# VAS 5054



## dumped_gti (Dec 16, 2003)

Has anyone bought one of these diagnostic heads with software? I'm just wondering if It's worth it. I know it's limited, however it should still have guided fault finding, and a few other goodies. I want to hear ALL pro's and con's 




_Modified by dumped_gti at 10:22 PM 3-25-2010_


----------



## dumped_gti (Dec 16, 2003)

*Re: VAS 5054 (dumped_gti)*

50 views and nobody knows? ouch.....


----------



## kyle_b (Jul 12, 2007)

*Re: VAS 5054 (dumped_gti)*

they're only 1200$, im sure somone bought one








but seriously, thats the cost without software, plus monthly license fees for upgrades, and you still cant program keys because your not a dealer registered with VWs server. they do not support use of the diag head with pc's other than the 5052a or the new panasonic toughbook


----------



## dumped_gti (Dec 16, 2003)

*Re: VAS 5054 (kyle_b)*


_Quote, originally posted by *kyle_b* »_they're only 1200$, im sure somone bought one








but seriously, thats the cost without software, plus monthly license fees for upgrades, and you still cant program keys because your not a dealer registered with VWs server. they do not support use of the diag head with pc's other than the 5052a or the new panasonic toughbook 

Not so.. I am *FULLY* able to program keys, retrieve radio codes, and do so legally through Equipment Solutions, if I want to jump through the hoops from VWoA. But i dont want to do that just yet.
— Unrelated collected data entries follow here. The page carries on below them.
`config.mk`:
```
export PLATFORM = sky130hd
export DESIGN_NAME = mdu_seq
export DESIGN_NICKNAME = d
export VERILOG_FILES = /design/src/rtl/mdu_seq.sv
export SDC_FILE = /design/constraint.sdc
export NUM_CORES = 2
export LEC_CHECK = 0
export ABC_AREA = 1
export CORE_MARGIN = 1
export CORE_UTILIZATION = 50
export DETAILED_ROUTE_END_ITERATION = 7
export HOLD_SLACK_MARGIN = 0.06
export PLACE_DENSITY = 0.68
export SETUP_SLACK_MARGIN = 0.05
export SYNTH_ARGS = -nofsm -noshare
export SYNTH_HDL_FRONTEND = slang
export SYNTH_SLANG_ARGS = --single-unit
export TNS_END_PERCENT = 20
```
`constraint.sdc`:
```
create_clock -name clk -period 12.3 [get_ports clk]
set_input_delay 2.46 -clock clk [delete_from_list [all_inputs] [get_ports clk]]
set_output_delay 2.46 -clock clk [all_outputs]
set_load 0.02 [all_outputs]
```
`src/rtl/mdu_seq.sv`:
```
// Sequential multiply/divide unit: unsigned/signed MUL and DIV over 8/16/32-bit operands,
// one shift-add or restoring shift-subtract step per cycle.
module mdu_seq #(
  parameter int XLEN = 32
) (
  input  logic            clk,
  input  logic            rst_n,
  input  logic            in_valid,
  output logic            in_ready,
  input  logic [1:0]      op,
  input  logic [1:0]      size,
  input  logic [XLEN-1:0] opnd0_r,
  input  logic [XLEN-1:0] opnd1_r,
  input  logic [XLEN-1:0] opnd2_r,
  input  logic            kill,
  output logic            out_valid,
  input  logic            out_ready,
  output logic [XLEN-1:0] result_lo,
  output logic [XLEN-1:0] result_hi,
  output logic            cf_of,
  output logic            div_fault,
  output logic            busy
);
  localparam int unsigned DW = 2 * XLEN;
  localparam int unsigned CW = 6;

  typedef enum logic [2:0] {S_IDLE, S_PREP, S_ITER, S_FIX, S_DONE} state_t;
  state_t state, next_state;
  logic in_ready_d, busy_d, out_valid_d;

  logic [1:0]      op_q;
  logic [CW-1:0]   n_q, cnt_q;
  logic [XLEN-1:0] opa_q, opb_raw_q, opc_q;
  logic [XLEN-1:0] opb_q, mq_q, rem_q;
  logic [DW-1:0]   acc_q;
  logic            res_neg_q, rem_neg_q;

  function automatic logic [CW-1:0] eff_n(input logic [1:0] s);
    logic [CW-1:0] n;
    case (s)
      2'b00:   n = CW'(8);
      2'b01:   n = CW'(16);
      default: n = CW'(32);
    endcase
    if (n > CW'(XLEN)) n = CW'(XLEN);
    return n;
  endfunction

  logic is_div, is_sgn;
  assign is_div = op_q[1];
  assign is_sgn = op_q[0];

  // Operand masks for the effective width; top_n is the sign-bit position.
  logic [XLEN-1:0] mask_n, top_n;
  logic [DW-1:0]   mask_2n;
  always_comb begin
    mask_n  = '0;
    mask_2n = '0;
    for (int i = 0; i < XLEN; i++) mask_n[i] = (i < int'(n_q));
    for (int i = 0; i < int'(DW); i++) mask_2n[i] = (i < 2 * int'(n_q));
  end
  assign top_n = mask_n & ~(mask_n >> 1);

  // Magnitudes and the early divide-error check used in PREP.
  logic [XLEN-1:0] a_m, b_m, c_m, a_mag, b_mag, hi_mag, lo_mag;
  logic            a_neg, b_neg, c_neg, prep_fault;
  logic [DW-1:0]   dvd_raw, dvd_mag;
  logic [CW-1:0]   shamt;
  always_comb begin
    a_m        = opa_q & mask_n;
    b_m        = opb_raw_q & mask_n;
    c_m        = opc_q & mask_n;
    a_neg      = is_sgn & (|(a_m & top_n));
    b_neg      = is_sgn & (|(b_m & top_n));
    c_neg      = is_sgn & (|(c_m & top_n));
    a_mag      = a_neg ? ((~a_m + XLEN'(1)) & mask_n) : a_m;
    b_mag      = b_neg ? ((~b_m + XLEN'(1)) & mask_n) : b_m;
    dvd_raw    = (DW'(c_m) << n_q) | DW'(a_m);
    dvd_mag    = c_neg ? ((~dvd_raw + DW'(1)) & mask_2n) : dvd_raw;
    hi_mag     = XLEN'(dvd_mag >> n_q);
    lo_mag     = XLEN'(dvd_mag) & mask_n;
    prep_fault = is_div & ((b_mag == '0) | (hi_mag >= b_mag));
    shamt      = CW'(XLEN) - n_q;
  end

  logic [XLEN:0] trial;
  logic          trial_ge;
  assign trial    = {rem_q, mq_q[XLEN-1]};
  assign trial_ge = (trial >= {1'b0, opb_q});

  // Sign correction and overflow/flag evaluation for FIX.
  logic [DW-1:0]   prod;
  logic [XLEN-1:0] p_lo, p_hi, q_val, r_val, fix_lo, fix_hi;
  logic            q_ovf, fix_cf, fix_df;
  always_comb begin
    prod   = res_neg_q ? ((~acc_q + DW'(1)) & mask_2n) : acc_q;
    p_lo   = XLEN'(prod) & mask_n;
    p_hi   = XLEN'(prod >> n_q);
    q_val  = res_neg_q ? ((~mq_q + XLEN'(1)) & mask_n) : mq_q;
    r_val  = rem_neg_q ? ((~rem_q + XLEN'(1)) & mask_n) : rem_q;
    q_ovf  = is_sgn & (mq_q > (res_neg_q ? top_n : (top_n - XLEN'(1))));
    fix_lo = p_lo;
    fix_hi = p_hi;
    fix_df = 1'b0;
    fix_cf = is_sgn ? (p_hi != ((|(p_lo & top_n)) ? mask_n : '0)) : (p_hi != '0);
    if (is_div) begin
      fix_cf = 1'b0;
      fix_df = q_ovf;
      fix_lo = q_ovf ? '0 : q_val;
      fix_hi = q_ovf ? '0 : r_val;
    end
  end

  // State and registered handshake flags.
  always_ff @(posedge clk or negedge rst_n) begin
    if (!rst_n) begin
      state     <= S_IDLE;
      in_ready  <= 1'b1;
      busy      <= 1'b0;
      out_valid <= 1'b0;
    end else begin
      state     <= next_state;
      in_ready  <= in_ready_d;
      busy      <= busy_d;
      out_valid <= out_valid_d;
    end
  end

  always_comb begin
    next_state = state;
    case (state)
      S_IDLE: if (in_valid) next_state = S_PREP;
      S_PREP: next_state = prep_fault ? S_DONE : S_ITER;
      S_ITER: if (cnt_q == '0) next_state = S_FIX;
      S_FIX:  next_state = S_DONE;
      S_DONE: if (out_ready) next_state = S_IDLE;
      default: next_state = S_IDLE;
    endcase
    if (kill && (state != S_IDLE)) next_state = S_IDLE;
  end

  always_comb begin
    in_ready_d  = 1'b0;
    busy_d      = 1'b1;
    out_valid_d = 1'b0;
    case (next_state)
      S_IDLE: begin
        in_ready_d = 1'b1;
        busy_d     = 1'b0;
      end
      S_DONE:  out_valid_d = 1'b1;
      default: ;
    endcase
  end

  // Datapath registers.
  always_ff @(posedge clk or negedge rst_n) begin
    if (!rst_n) begin
      op_q      <= '0;
      n_q       <= '0;
      cnt_q     <= '0;
      opa_q     <= '0;
      opb_raw_q <= '0;
      opc_q     <= '0;
      opb_q     <= '0;
      mq_q      <= '0;
      rem_q     <= '0;
      acc_q     <= '0;
      res_neg_q <= 1'b0;
      rem_neg_q <= 1'b0;
      result_lo <= '0;
      result_hi <= '0;
      cf_of     <= 1'b0;
      div_fault <= 1'b0;
    end else begin
      case (state)
        S_IDLE: if (in_valid) begin
          op_q      <= op;
          n_q       <= eff_n(size);
          opa_q     <= opnd0_r;
          opb_raw_q <= opnd1_r;
          opc_q     <= opnd2_r;
          result_lo <= '0;
          result_hi <= '0;
          cf_of     <= 1'b0;
          div_fault <= 1'b0;
        end
        S_PREP: begin
          acc_q     <= '0;
          cnt_q     <= n_q - CW'(1);
          res_neg_q <= is_div ? (c_neg ^ b_neg) : (a_neg ^ b_neg);
          rem_neg_q <= c_neg;
          opb_q     <= is_div ? b_mag : a_mag;
          mq_q      <= (is_div ? lo_mag : b_mag) << shamt;
          rem_q     <= hi_mag;
          if (prep_fault) div_fault <= 1'b1;
        end
        S_ITER: begin
          cnt_q <= cnt_q - CW'(1);
          if (is_div) begin
            rem_q <= trial_ge ? XLEN'(trial - {1'b0, opb_q}) : XLEN'(trial);
            mq_q  <= {mq_q[XLEN-2:0], trial_ge};
          end else begin
            acc_q <= (acc_q << 1) + (mq_q[XLEN-1] ? DW'(opb_q) : '0);
            mq_q  <= mq_q << 1;
          end
        end
        S_FIX: begin
          result_lo <= fix_lo;
          result_hi <= fix_hi;
          cf_of     <= fix_cf;
          div_fault <= fix_df;
        end
        default: ;
      endcase
    end
  end
endmodule
```
==> metrics.md <==
| Metric | Value |
|---|---|
| Minimum clock period | `between 7000 and 8000 ps` |
| Syn_area_per_cell | `6.03 µm²` |
| GP Congestion | `1.15` |
| Setup TNS Final | `0 ps` |
| Post-cts resize count | `0` |
| Worst setup SP type | `flop` |
| Slowest cell on crit path | `buf_4` |
| FP Rows | `96` |
| Critical path fanouts, max | `84` |
| RSZ-0062 raised after global routing | `no` |
| Worst slew pin tran | `around 1400 ps` |
| Synth cell types | `70` |
| Vias | `between 40k and 50k` |
| Die Area | `roughly 70000 µm²` |
| H-tree depth | `2` |
| Relative slew slack | `7.62%` |
| CP dominant cell by count | `nand2_1` |
| Number of max-cap violations | `0` |
| Critical path type | `flop to flop` |
| CTS sink count | `approximately 340` |
| Later-pin clock latency in the skew report | `between 600 and 700 ps` |
| Placed cell count | `approximately 6.6k` |
| FFs w/ async S/R, synth | `100%` |
| CTS tree | `yes` |
| Final setup fails | `0` |
| Final Max Slew Viols | `0` |
| Post-route cell area | `38200 µm²` |
| Initial antenna violation count | `8` |
| Dpl hpwl | `130000 µm` |
| Area Growth Syn to Fin | `10.4%` |
| Fmax | `approximately 130 MHz` |
| WL final | `169000 µm` |
| # port buffers | `173` |
| Post-Syn Instances | `roughly 5.7k` |
| Pin count of the biggest net entering global routing | `just over 90` |
| Tcrit/Tclk final | `a little over three fifths` |
| DP Area | `~37000 µm²` |
| Vias in the first global route | `38.5k` |
| Post-DR wirelength/cell | `25.3 µm` |
| Pre-Repair DR Iteration Count | `8` |
| Initial core utilization | `between 50% and 60%` |
| # IOs | `roughly 170` |
| Number of enable flip-flop cells after synthesis | `0` |
| Seq/Total Area, Yosys | `about a quarter` |
| Setup slack, reg-to-reg | `4620 ps` |
| WHS | `about 480 ps` |
| Iteration-0 DRC Markers | `6216` |
| ANT nets after route | `0` |
| Total GRT Usage | `about 47%` |
| Clock root cell | `clkbuf_16` |
| Chip width | `265 µm` |
| Die height | `~270 µm` |
| Vias per Instance | `slightly above 6` |
| Total congestion overflow | `0` |
| First-pass GRT wire length | `around 250000 µm` |
| Violated checks | `DRC` |
| Synth Register Bits | `approximately 340` |
| CTS Buffer Depth | `3` |
| Dominant synthesized flop cell | `dfrtp_1` |
| Non-filler instance count after layout | `around 6.7k` |
| Post-synthesis instance area | `roughly 35000 µm²` |
| Layout cells sized above 1 | `slightly above 4%` |
| Total CTS buffers | `42` |
| Setup repair bufs after CTS | `0` |
| Mapped Nets | `5986` |
| Hold crit path type | `flop to flop` |
| Final Hold Viols | `0` |
| Post-CTS Hold Buffers | `0` |
| Status | `finished, violations left` |
| DRC viols | `3` |
| Worst Skew | `between 20 and 25 ps` |
| CTS clk-pin slew, worst paths | `roughly 60 ps` |
| Critical path arrival | `8160 ps` |
| Worst Path Required | `12780 ps` |
| YS warnings | `0` |
| CP endpoint kind | `flop` |
| Core ar. | `just under 70000 µm²` |
| Nets | `~6k` |
| CP peak stage delay | `690 ps` |
### config.mk
export PLATFORM = sky130hd
export DESIGN_NAME = ddr3_app_req_seq
export DESIGN_NICKNAME = d
export VERILOG_FILES = /design/src/rtl/ddr3_app_req_seq_pkg.sv /design/src/rtl/ddr3_rd_credit_cnt.sv /design/src/rtl/ddr3_app_req_seq.sv
export SDC_FILE = /design/constraint.sdc
export NUM_CORES = 1
export LEC_CHECK = 0
export CAP_MARGIN = 20
export CORE_AREA = 2 2 254 256
export DETAILED_ROUTE_END_ITERATION = 8
export DIE_AREA = 0 0 256 258
export PLACE_DENSITY_LB_ADDON = 0.1
export SETUP_SLACK_MARGIN = 0.1
export SLEW_MARGIN = 20
export SYNTH_ARGS = -nofsm -noshare
export SYNTH_HDL_FRONTEND = slang
export SYNTH_SLANG_ARGS = --single-unit
### constraint.sdc
create_clock -name CLK -period 1.85 [get_ports CLK]
set_input_delay 0.37 -clock CLK [delete_from_list [all_inputs] [get_ports CLK]]
set_output_delay 0.37 -clock CLK [all_outputs]
set_load 0.005 [all_outputs]
### src/rtl/ddr3_app_req_seq_pkg.sv
// Shared constants, state encoding and default widths for the DDR3 app request sequencer.
package ddr3_app_req_seq_pkg;

    localparam int DEF_ADDR_W     = 28;
    localparam int DEF_DATA_W     = 256;
    localparam int DEF_MAX_RD_OUT = 16;

    localparam logic [2:0] CMD_WRITE = 3'b000;
    localparam logic [2:0] CMD_READ  = 3'b001;

    typedef enum logic {
        IDLE,
        ISSUE
    } seq_state_t;

endpackage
I want to see how much I can do without it. Just not enough demand for that stuff in my area, as the AUDI & VW dealers are only a few miles from the shop. Here is a list of approved independent shops that *CAN* do anything to a VW/AUDI from the VAS 505x stand point. 
http://microsites.audiusa.com/...t.pdf
There are TONS of vas 5054 heads with Cloned software running on whatever PC's they so choose. I'm just curious, and want to hear from someone who is actually using one.








Thanks for your input! http://****************.com/smile/emthup.gif


----------



## dumped_gti (Dec 16, 2003)

*Re: VAS 5054 (dumped_gti)*

Now 180 views, and nothing? Someone HAS to know!


----------



## anh_ye_u_em479 (Nov 12, 2007)

*Re: VAS 5054 (dumped_gti)*

its a very delicated software a pain to work with thats what the techs at the vw dealership told me when they were installing a r32 cluster on my 03 gti
they had to enter it manually and it took them about a hour.. it went thru alot of testing they also could put any kind of milage you can desire and you can disable the alarm system but thats pretty much it so dont think you can do the cool stuff like unitronic can like disable sensors and stuff


----------



## Racer16 (Aug 22, 2002)

I was using one about 6 months ago. But have some issues. First things first. If your gonna buy the head get the original one. There are clone out there from China. Which are total Garbage!!!!! The head communicates with your laptop or pc over 

bluetooth the china clones dont have the range they claim they do 100meters or so BS!!!So get an original and you should be good. If you buy the original and software youll have the same software that the dealer uses however you wount be able to

do updates,code keys,component protection,Change clusters,and many other part that require an online connection and vw log on username and password and a few others things that I cant think of right now.

To be honest great tool,software is good to in the sense you can test almost anything that electric in the car with test plans and so on. Personally if you dont own a private shop and just need something for your car.You have 2 choices,Vag-com from 

rosstech or VAD Mobile from VADmobile.com Personally I have never used VADmobile so I cant say from experience wether its any better than Vagcom or not. But I have used vagcom and Its a solid product.


----------



## GAudiTech (May 22, 2010)

Dont think i could trust paying that money for a copy from china.In my work i find them really slow to read control units and end up just using a 5052. only really good for adaption roadtests. To be honest it cant do much that vagcom cant. i just run GFF alongside vagcom on my laptop


----------



## dumped_gti (Dec 16, 2003)

How do I get a stand alone GFF? That's one of my biggest draw backs


----------



## GAudiTech (May 22, 2010)

Look for guided fault finding light on ebay. Not every test plan works because its not actually connected to the vehicle, but its useful for sending you down the right road and measured values can be manually inputed


----------



## GAudiTech (May 22, 2010)

Had a quick look and fond this one

http://cgi.ebay.co.uk/GFS-LIGHT-AUD...es_Manuals_Litterature_ET&hash=item3a5b09eb9a

This is a pretty old version though, in my work we are on version 17.2, while mines is 16.0 which is only 6 months out of date but has everything i need. The interface software is also present on these discs so if you know what you are doing you may be able to get a usb cable to work.

If you are struggling on getting the ones you want im happy to send you a copy of mine if you cover the price of postage and dvds. Im in scotland mind!


----------



## Theresias (Feb 11, 2004)

Except that the link you posted is about a pirated copy, by supplying this to somebody you would be guilty of software piracy as well. After all, not a good idea.


----------



## marchmallow (Apr 11, 2011)

*vas5054a*

hi,

I am Joy from China,I saw your post on forum. We can offer you VAS5054A at a very reasonable prices and can offer you long time quality warranty. If you found the quality is bad, you can return to us.

Thanks!


----------



## Theresias (Feb 11, 2004)

Hi Love,

Thanks for your great illegal offer. Draws a perfect picture of how the Chinese do business. 

Did you consider doing business without stealing from others? Probably not.


----------